Check every line of the data for the string "master" and copy the ones that have it.

DATA FOR THE TASK START

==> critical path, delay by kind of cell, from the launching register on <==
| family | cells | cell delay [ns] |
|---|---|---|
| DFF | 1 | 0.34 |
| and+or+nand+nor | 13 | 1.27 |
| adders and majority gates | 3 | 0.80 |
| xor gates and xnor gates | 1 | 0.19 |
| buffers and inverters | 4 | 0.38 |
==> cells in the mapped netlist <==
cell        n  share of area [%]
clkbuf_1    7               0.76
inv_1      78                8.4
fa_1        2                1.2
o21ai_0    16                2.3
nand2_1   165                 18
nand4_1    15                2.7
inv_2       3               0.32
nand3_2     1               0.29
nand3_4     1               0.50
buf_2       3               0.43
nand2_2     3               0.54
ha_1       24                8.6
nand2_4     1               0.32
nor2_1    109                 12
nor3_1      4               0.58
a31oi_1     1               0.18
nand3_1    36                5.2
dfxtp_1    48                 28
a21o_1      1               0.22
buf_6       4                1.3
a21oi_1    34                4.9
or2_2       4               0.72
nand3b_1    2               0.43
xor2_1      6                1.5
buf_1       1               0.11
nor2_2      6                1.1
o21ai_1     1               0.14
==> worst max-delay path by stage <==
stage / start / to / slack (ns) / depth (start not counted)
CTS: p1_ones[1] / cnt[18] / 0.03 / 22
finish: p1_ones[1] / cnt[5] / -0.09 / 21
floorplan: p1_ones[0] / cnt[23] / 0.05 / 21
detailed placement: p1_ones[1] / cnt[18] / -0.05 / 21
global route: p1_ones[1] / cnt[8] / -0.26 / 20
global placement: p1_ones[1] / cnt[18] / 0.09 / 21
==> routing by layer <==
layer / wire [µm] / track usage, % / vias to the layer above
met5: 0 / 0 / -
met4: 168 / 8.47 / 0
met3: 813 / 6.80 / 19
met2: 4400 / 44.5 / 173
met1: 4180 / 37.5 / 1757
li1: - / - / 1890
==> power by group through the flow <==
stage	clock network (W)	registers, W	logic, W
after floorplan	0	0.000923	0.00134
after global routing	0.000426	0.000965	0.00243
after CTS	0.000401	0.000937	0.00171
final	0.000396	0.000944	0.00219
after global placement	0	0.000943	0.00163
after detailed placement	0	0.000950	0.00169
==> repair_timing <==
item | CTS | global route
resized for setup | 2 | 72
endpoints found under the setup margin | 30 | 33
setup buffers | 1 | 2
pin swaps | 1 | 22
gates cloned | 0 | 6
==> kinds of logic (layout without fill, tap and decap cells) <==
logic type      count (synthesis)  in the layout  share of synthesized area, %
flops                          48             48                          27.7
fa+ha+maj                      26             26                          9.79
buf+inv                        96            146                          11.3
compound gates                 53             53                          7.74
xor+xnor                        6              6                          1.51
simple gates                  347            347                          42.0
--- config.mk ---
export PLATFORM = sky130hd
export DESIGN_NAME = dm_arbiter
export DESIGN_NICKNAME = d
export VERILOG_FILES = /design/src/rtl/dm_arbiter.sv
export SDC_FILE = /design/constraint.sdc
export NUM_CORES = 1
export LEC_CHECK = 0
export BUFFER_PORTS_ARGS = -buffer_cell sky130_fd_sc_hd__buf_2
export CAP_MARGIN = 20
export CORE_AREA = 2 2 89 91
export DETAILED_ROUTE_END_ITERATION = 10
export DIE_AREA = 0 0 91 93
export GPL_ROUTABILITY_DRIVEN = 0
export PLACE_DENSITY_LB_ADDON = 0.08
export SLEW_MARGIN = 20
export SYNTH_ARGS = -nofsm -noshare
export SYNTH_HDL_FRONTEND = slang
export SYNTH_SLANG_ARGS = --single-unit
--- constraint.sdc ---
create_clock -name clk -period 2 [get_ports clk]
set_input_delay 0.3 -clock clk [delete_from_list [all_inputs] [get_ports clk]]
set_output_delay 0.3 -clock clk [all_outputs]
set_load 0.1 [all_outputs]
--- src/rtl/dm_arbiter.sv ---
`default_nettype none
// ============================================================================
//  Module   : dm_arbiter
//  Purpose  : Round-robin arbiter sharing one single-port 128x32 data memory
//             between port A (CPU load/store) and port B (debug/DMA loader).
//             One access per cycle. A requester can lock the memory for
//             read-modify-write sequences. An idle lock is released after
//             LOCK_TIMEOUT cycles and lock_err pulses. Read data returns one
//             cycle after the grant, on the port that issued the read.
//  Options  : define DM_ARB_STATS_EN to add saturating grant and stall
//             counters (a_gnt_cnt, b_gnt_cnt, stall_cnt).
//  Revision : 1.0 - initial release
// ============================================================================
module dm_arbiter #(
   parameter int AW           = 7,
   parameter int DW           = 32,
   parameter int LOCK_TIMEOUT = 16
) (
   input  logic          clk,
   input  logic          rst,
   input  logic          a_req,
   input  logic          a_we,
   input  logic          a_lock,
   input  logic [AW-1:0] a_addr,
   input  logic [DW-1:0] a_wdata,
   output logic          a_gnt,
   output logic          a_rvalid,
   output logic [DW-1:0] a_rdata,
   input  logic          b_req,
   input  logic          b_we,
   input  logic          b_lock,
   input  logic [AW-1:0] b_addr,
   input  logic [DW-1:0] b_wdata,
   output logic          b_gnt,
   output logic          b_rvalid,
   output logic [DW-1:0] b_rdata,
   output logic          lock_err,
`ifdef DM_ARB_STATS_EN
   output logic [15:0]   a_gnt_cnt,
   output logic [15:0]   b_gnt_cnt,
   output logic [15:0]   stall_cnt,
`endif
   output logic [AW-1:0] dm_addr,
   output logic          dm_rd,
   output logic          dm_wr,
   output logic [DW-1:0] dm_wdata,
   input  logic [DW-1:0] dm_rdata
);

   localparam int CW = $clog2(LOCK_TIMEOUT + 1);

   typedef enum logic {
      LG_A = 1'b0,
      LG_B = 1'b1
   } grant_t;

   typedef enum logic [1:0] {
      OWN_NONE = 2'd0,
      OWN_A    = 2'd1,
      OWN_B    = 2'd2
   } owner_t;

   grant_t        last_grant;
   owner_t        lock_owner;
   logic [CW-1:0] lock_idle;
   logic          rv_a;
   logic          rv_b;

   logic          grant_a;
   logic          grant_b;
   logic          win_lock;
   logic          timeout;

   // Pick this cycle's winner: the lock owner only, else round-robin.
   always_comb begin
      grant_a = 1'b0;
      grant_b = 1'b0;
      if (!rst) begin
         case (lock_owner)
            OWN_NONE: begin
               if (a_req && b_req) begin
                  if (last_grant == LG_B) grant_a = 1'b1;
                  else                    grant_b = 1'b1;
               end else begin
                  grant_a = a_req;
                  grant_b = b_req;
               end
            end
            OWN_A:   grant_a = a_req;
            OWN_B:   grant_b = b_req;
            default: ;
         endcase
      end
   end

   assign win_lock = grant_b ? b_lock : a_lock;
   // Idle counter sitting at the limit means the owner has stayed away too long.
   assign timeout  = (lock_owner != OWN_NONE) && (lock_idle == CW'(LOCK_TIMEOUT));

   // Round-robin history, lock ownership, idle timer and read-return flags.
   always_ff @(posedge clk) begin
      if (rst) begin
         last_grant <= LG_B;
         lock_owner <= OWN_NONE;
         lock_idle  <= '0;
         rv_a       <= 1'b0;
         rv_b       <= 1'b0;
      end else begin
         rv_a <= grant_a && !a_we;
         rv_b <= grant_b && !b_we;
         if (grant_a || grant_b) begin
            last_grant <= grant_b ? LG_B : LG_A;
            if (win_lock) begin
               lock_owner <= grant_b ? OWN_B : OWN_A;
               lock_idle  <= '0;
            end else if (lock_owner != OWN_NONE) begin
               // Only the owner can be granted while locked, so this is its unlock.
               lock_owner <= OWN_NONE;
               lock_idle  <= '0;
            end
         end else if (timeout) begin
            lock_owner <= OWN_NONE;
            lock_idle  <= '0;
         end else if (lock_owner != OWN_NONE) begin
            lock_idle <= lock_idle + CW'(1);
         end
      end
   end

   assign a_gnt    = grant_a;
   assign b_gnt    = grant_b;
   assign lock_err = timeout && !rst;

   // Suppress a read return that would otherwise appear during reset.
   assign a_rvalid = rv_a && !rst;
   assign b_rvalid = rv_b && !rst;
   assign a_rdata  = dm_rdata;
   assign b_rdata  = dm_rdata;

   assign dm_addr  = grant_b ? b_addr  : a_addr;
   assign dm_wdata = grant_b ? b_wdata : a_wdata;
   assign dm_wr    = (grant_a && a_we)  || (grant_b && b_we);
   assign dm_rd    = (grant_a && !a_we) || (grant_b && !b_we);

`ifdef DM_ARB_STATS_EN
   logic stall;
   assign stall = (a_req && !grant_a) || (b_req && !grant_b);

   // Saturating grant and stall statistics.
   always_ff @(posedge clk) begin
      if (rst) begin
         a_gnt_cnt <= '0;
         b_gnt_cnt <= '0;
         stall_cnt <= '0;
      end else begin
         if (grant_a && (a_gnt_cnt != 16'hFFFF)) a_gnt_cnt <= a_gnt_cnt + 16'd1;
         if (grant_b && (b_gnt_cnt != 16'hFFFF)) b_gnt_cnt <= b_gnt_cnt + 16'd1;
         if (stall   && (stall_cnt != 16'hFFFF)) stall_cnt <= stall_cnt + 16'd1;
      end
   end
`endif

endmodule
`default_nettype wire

DATA FOR THE TASK END
DATA FOR THE TASK START

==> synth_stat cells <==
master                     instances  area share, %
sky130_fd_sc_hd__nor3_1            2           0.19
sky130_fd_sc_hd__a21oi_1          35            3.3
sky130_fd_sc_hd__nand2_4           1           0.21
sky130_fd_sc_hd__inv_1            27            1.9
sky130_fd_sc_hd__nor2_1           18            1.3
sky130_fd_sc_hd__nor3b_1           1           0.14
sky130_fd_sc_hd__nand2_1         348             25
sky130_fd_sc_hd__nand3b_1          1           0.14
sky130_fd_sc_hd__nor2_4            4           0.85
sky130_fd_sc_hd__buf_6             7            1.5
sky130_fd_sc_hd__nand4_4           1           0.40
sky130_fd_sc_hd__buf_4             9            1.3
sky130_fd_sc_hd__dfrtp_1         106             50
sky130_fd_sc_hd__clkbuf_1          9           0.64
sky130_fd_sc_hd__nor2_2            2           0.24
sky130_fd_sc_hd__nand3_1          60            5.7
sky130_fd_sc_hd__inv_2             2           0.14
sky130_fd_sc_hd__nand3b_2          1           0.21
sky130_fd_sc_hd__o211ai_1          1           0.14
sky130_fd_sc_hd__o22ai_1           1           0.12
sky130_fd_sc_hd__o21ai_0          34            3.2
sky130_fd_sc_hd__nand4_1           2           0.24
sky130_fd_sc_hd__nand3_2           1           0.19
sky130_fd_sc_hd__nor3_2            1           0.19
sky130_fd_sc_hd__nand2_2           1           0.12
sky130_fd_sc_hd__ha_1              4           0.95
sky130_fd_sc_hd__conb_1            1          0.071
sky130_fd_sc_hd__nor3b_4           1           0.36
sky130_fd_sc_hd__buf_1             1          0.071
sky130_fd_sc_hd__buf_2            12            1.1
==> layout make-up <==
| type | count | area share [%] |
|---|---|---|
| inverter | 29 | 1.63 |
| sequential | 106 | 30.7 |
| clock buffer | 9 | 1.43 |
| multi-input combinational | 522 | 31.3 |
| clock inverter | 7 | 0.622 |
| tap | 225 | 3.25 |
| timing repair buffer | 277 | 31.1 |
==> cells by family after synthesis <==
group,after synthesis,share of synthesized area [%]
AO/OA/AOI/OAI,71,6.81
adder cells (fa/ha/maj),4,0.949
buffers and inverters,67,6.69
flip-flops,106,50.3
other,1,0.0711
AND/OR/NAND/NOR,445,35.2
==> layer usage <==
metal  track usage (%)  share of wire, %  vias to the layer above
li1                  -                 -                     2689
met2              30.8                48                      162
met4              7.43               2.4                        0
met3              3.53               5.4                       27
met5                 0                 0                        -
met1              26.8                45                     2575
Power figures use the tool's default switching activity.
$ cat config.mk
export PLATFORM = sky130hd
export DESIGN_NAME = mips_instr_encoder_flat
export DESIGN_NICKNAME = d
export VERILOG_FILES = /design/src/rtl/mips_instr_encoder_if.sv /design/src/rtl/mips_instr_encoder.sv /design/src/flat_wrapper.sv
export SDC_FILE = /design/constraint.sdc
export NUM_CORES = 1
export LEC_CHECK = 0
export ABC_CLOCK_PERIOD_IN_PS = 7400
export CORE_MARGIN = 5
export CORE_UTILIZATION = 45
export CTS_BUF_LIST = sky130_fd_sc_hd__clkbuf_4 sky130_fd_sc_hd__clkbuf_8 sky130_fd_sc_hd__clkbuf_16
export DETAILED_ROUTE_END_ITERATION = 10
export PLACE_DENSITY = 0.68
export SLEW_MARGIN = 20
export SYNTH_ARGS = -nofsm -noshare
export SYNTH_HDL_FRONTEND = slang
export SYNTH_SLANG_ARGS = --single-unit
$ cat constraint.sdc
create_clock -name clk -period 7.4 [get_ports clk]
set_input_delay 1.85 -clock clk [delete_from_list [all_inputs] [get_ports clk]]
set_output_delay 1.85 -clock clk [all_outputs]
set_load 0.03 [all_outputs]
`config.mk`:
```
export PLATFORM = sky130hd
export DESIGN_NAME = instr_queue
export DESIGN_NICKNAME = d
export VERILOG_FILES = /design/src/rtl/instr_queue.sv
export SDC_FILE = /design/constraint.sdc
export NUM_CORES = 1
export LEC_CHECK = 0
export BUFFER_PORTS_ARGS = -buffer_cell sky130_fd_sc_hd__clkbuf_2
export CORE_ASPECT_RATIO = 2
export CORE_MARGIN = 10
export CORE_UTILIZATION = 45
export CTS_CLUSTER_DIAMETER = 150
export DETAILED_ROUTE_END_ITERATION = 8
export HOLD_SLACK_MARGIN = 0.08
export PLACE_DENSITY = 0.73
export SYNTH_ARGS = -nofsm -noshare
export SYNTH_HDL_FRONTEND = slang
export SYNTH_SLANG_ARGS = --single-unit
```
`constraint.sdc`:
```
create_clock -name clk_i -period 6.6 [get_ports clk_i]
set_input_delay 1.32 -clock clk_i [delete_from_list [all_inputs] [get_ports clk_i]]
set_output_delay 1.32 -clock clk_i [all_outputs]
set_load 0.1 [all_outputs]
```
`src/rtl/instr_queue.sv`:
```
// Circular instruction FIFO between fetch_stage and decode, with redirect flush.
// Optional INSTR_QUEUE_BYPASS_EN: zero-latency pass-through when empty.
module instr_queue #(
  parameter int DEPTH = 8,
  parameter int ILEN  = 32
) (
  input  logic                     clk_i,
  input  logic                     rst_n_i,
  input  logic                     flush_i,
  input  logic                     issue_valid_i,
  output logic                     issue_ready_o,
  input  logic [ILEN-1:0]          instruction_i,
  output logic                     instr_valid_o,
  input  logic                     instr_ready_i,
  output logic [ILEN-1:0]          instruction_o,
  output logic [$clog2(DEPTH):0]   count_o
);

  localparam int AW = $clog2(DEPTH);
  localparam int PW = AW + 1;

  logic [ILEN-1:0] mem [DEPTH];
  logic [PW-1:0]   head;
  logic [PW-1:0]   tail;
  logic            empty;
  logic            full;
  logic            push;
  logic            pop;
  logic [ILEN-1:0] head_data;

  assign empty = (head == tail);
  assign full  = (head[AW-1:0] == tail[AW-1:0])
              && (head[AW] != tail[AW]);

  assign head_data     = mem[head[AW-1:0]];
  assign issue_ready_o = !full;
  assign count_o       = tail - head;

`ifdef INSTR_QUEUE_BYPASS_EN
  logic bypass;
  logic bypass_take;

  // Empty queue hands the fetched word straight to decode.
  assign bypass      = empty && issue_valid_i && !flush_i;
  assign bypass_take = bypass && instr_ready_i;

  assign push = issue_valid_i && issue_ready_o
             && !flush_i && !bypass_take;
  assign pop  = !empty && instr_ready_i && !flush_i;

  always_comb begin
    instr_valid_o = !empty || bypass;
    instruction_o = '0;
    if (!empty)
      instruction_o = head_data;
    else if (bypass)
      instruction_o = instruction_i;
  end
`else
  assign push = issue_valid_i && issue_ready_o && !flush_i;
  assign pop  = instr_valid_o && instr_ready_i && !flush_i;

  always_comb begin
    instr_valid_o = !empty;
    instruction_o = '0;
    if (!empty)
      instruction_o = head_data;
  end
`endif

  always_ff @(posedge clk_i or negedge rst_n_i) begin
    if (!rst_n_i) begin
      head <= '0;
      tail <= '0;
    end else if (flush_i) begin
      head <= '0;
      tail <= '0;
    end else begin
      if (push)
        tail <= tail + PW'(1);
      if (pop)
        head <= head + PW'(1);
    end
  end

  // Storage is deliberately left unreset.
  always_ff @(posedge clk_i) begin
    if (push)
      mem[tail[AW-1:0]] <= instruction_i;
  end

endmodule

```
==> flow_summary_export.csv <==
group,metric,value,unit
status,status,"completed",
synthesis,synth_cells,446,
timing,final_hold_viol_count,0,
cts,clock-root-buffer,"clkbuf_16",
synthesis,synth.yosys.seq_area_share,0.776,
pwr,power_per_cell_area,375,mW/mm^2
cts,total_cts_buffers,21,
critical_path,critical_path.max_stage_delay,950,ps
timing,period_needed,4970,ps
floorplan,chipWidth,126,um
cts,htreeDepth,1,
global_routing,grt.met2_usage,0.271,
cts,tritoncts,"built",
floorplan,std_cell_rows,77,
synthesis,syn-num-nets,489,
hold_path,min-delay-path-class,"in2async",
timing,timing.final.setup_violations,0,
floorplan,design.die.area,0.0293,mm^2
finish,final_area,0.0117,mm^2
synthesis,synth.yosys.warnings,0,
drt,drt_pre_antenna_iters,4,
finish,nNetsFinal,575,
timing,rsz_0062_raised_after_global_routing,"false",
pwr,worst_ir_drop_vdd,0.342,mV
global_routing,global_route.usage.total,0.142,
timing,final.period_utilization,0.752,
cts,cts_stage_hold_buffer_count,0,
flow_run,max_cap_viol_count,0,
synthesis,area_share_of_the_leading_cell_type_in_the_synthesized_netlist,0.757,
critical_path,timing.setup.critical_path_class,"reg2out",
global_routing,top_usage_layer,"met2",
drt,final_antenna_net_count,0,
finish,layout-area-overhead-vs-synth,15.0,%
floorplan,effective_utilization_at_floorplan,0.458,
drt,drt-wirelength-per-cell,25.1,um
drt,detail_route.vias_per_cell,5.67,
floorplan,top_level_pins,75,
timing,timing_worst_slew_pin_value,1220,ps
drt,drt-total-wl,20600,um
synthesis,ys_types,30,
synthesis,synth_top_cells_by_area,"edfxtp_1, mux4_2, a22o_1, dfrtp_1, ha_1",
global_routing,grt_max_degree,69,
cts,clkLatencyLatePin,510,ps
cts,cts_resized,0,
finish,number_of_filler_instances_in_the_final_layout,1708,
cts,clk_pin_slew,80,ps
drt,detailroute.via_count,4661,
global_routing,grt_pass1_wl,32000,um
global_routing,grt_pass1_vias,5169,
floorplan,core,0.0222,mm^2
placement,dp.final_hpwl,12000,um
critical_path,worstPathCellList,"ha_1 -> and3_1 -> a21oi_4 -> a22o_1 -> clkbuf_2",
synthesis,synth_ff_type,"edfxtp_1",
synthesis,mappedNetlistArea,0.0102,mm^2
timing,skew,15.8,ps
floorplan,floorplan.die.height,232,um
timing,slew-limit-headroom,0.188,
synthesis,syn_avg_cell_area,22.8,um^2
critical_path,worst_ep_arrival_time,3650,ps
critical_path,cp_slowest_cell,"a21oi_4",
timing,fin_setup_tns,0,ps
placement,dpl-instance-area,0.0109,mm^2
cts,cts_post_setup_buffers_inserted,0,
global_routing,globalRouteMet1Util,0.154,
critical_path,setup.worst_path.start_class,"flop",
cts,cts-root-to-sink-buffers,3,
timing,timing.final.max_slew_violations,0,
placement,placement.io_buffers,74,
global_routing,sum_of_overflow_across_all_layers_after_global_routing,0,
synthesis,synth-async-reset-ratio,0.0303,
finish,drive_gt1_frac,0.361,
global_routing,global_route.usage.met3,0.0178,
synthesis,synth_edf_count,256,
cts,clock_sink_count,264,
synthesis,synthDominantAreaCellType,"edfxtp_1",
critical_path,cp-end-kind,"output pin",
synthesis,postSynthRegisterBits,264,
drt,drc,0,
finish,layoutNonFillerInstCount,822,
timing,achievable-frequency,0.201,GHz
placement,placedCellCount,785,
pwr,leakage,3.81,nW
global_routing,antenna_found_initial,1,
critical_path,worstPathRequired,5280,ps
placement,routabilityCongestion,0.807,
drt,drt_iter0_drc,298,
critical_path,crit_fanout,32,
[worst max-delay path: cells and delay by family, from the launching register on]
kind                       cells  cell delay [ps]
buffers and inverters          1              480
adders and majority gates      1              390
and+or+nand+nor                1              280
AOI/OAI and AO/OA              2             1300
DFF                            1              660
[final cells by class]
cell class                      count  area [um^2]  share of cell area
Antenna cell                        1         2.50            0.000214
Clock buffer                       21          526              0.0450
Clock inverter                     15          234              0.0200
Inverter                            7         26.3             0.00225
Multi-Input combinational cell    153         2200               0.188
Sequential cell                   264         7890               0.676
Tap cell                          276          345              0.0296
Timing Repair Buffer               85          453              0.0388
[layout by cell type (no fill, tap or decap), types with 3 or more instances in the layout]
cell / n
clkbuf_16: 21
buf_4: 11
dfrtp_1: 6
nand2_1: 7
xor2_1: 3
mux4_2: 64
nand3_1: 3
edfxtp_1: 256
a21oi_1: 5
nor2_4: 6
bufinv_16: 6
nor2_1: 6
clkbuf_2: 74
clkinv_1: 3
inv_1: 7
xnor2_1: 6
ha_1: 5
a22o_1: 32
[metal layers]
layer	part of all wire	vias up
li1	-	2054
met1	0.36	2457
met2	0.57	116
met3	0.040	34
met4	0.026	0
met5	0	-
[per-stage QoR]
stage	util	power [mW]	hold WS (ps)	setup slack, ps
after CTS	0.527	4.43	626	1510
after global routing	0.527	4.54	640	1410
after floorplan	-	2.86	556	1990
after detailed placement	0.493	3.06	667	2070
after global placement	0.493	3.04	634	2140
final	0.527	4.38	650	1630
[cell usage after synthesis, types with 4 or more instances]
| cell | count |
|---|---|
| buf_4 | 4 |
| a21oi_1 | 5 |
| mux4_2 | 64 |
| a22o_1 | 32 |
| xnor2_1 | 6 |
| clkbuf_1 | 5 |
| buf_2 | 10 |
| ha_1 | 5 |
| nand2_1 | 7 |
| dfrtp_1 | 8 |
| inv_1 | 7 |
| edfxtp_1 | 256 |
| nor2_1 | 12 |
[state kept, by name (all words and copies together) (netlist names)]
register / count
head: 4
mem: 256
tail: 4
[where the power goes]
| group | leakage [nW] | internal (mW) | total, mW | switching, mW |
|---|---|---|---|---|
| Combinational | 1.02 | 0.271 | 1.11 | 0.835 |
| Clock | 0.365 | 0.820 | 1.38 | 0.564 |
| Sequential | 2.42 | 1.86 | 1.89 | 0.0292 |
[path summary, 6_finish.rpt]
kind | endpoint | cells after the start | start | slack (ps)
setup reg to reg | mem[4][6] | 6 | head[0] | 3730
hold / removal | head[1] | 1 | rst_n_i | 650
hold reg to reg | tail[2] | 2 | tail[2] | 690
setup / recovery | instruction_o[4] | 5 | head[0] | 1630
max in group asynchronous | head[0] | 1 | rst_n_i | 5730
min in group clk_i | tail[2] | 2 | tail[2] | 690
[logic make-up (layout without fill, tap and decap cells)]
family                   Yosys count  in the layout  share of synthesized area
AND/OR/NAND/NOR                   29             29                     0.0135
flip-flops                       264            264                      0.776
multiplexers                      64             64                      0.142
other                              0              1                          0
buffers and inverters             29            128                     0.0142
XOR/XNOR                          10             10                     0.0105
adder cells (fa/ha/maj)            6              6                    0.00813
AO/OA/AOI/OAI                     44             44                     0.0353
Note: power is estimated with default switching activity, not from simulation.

DATA FOR THE TASK END
DATA FOR THE TASK START

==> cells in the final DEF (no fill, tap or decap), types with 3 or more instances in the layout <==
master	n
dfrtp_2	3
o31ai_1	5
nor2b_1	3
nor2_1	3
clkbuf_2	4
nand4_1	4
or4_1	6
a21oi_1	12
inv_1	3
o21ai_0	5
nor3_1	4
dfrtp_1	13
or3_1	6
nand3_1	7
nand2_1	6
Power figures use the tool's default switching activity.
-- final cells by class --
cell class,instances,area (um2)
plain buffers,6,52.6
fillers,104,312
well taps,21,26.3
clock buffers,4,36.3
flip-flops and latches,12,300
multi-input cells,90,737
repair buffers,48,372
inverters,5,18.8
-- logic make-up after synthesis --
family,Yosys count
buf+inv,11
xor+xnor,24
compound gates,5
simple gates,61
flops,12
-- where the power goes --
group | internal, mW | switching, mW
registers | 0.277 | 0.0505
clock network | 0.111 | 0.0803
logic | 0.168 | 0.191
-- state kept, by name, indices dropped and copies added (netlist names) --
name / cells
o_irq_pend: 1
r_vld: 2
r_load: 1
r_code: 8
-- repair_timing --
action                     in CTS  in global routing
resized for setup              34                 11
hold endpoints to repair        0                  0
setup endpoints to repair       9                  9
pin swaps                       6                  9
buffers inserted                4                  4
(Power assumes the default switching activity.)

DATA FOR THE TASK END

RESPONSE TO THE EXERCISE —
master                     instances  area share, %
master	n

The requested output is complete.